Comment by pdonis

Comment by pdonis 3 days ago

10 replies

> How do you understand this process of matter escaping a black hole?

No matter escapes. Gravitational waves are not matter. They are spacetime curvature. Nor do they "escape" the black hole; they are emitted from outside the horizon. The reason the mass of the merged hole can be smaller than the combined masses of the original holes, with the difference being emitted as gravitational waves, is that black holes are not made of matter, they are made of spacetime curvature, and when they merge, some of the spacetime curvature doesn't get included in the merged hole. That's just how spacetime curvature works.

LegionMammal978 3 days ago

> Nor do they "escape" the black hole; they are emitted from outside the horizon.

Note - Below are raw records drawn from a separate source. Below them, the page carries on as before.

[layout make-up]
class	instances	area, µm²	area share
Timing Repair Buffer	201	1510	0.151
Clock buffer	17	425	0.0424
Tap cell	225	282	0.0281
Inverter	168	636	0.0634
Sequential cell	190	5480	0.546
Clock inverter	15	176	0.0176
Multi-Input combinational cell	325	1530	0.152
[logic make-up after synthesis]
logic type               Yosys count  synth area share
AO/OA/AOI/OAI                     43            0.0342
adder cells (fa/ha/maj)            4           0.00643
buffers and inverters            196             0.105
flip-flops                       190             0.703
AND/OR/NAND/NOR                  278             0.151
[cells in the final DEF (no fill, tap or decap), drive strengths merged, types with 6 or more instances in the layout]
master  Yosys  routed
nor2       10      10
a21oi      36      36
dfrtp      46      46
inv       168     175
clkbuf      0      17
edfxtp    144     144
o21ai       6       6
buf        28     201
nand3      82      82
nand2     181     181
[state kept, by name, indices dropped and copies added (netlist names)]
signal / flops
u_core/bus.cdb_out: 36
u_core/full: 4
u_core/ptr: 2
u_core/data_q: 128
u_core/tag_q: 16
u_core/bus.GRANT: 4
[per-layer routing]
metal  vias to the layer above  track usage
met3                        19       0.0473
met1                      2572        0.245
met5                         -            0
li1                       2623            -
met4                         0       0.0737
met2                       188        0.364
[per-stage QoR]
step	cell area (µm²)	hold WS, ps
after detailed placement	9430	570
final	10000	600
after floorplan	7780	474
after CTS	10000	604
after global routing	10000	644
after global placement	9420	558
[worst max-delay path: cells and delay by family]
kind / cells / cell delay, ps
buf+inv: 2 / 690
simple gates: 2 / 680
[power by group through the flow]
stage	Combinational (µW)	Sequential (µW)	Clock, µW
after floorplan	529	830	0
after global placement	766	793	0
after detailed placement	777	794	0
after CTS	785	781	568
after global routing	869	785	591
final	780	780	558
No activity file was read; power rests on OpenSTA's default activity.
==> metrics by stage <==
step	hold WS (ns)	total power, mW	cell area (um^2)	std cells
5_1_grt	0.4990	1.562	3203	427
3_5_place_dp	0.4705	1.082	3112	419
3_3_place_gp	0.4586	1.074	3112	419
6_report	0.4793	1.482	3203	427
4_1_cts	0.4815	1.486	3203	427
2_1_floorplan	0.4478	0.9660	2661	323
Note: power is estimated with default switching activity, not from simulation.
===== config.mk =====
export PLATFORM = sky130hd
export DESIGN_NAME = axi_line_ctl
export DESIGN_NICKNAME = d
export VERILOG_FILES = /design/src/rtl/axi_line_pkg.sv /design/src/rtl/axi_line_ctl_line_buf.sv /design/src/rtl/axi_line_ctl.sv
export SDC_FILE = /design/constraint.sdc
export NUM_CORES = 1
export LEC_CHECK = 0
export BUFFER_PORTS_ARGS = -buffer_cell sky130_fd_sc_hd__buf_4
export CAP_MARGIN = 20
export CORE_UTILIZATION = 50
export DETAILED_ROUTE_END_ITERATION = 8
export GPL_ROUTABILITY_DRIVEN = 0
export PLACE_DENSITY = 0.76
export SLEW_MARGIN = 20
export SYNTH_ARGS = -nofsm -noshare
export SYNTH_HDL_FRONTEND = slang
export SYNTH_SLANG_ARGS = --single-unit

===== constraint.sdc =====
create_clock -name clk -period 4.6 [get_ports clk]
set_input_delay 0.46 -clock clk [delete_from_list [all_inputs] [get_ports clk]]
set_output_delay 0.46 -clock clk [all_outputs]
set_load 0.02 [all_outputs]

===== src/rtl/axi_line_pkg.sv =====
// Shared types and AXI encodings for the cache line refill/writeback engine.
package axi_line_pkg;

    localparam int         LINE_BEATS     = 8;
    localparam logic [1:0] AXI_BURST_INCR = 2'b01;
    localparam logic [2:0] AXI_SIZE_8B    = 3'd3;
    localparam logic [1:0] AXI_RESP_OKAY  = 2'b00;
    localparam logic [7:0] AXI_LEN_LINE   = 8'(LINE_BEATS - 1);

    typedef enum logic [2:0] {
        ST_IDLE,
        ST_AW,
        ST_W,
        ST_B,
        ST_AR,
        ST_R,
        ST_DONE
    } state_e;

endpackage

That's interesting, I'd never really thought about that before. Does GR predict that there would be any waves confined to the inside of the merged black hole?

  • pantulis 3 days ago

    If there is anything combined inside the resulting event horizon it doesn't matter what it was: as far as GR is concerned it has been reduced to the effect of its mass, charge and spin. But we already know that GR isn't the whole story when it comes to BHs. See "soft hair" black holes.

    • pdonis 3 days ago

      > we already know that GR isn't the whole story when it comes to BHs. See "soft hair" black holes

      More precisely, most physicists believe that GR isn't the whole story. But we have no actual evidence for quantum gravity speculations like "soft hair". They're just speculations at this point. We don't know that any of them will actually turn out to be right.

      • pantulis 2 days ago

        You are right. GR being or not the whole story is a thing, "soft hair" black holes is another thing with a much more speculative edge.

        But I would say that the first assertion, that GR is not the whole story, is more or less a given knowing that GR returns non-physical infinities when trying to describe what's inside the BH.

  • pdonis 3 days ago

    > Does GR predict that there would be any waves confined to the inside of the merged black hole?

    Yes, but we would of course never observe those, and they would not reduce the externally measured mass of the merged hole.

    • LegionMammal978 2 days ago

      Yes, of course there'd be no external effects. I was just curious, since the region between the event horizon and the singularity is an interesting place to think about, even if we're forever confined to predictions rather than real observations.

akira2501 3 days ago

> matter, they are made of spacetime curvature

Which is caused by matter achieving a particular density. What we observe is not the matter but the _effects_ of the curvature created by that matter but to say they're not "made of matter" seems overly reductive here.

> some of the spacetime curvature doesn't get included in the merged hole

The observable mechanics of a black hole are (probably) controlled by it's surface area and not it's volume. When two spherical objects merge the surface area is less than the sum of the two original objects.

  • pdonis 2 days ago

    > Which is caused by matter achieving a particular density.

    More precisely, by an isolated blob of collapsing matter surrounded by vacuum achieving a particular density.

    > to say they're not "made of matter" seems overly reductive here.

    No, it isn't, it is making a very important point: that the matter that originally formed the hole is not there any more. The hole itself is vacuum. If you fall into it, you won't see any matter, even though the hole was originally formed by collapsing matter.

    > The observable mechanics of a black hole are (probably) controlled by it's surface area and not it's volume.

    Only in the sense that the horizon area is proportional to the square of the mass, whereas the volume is not even well-defined. The actual thing that is controlling the "observable mechanics" is the mass (and spin, and charge if present, but in any actual hole it probably won't be).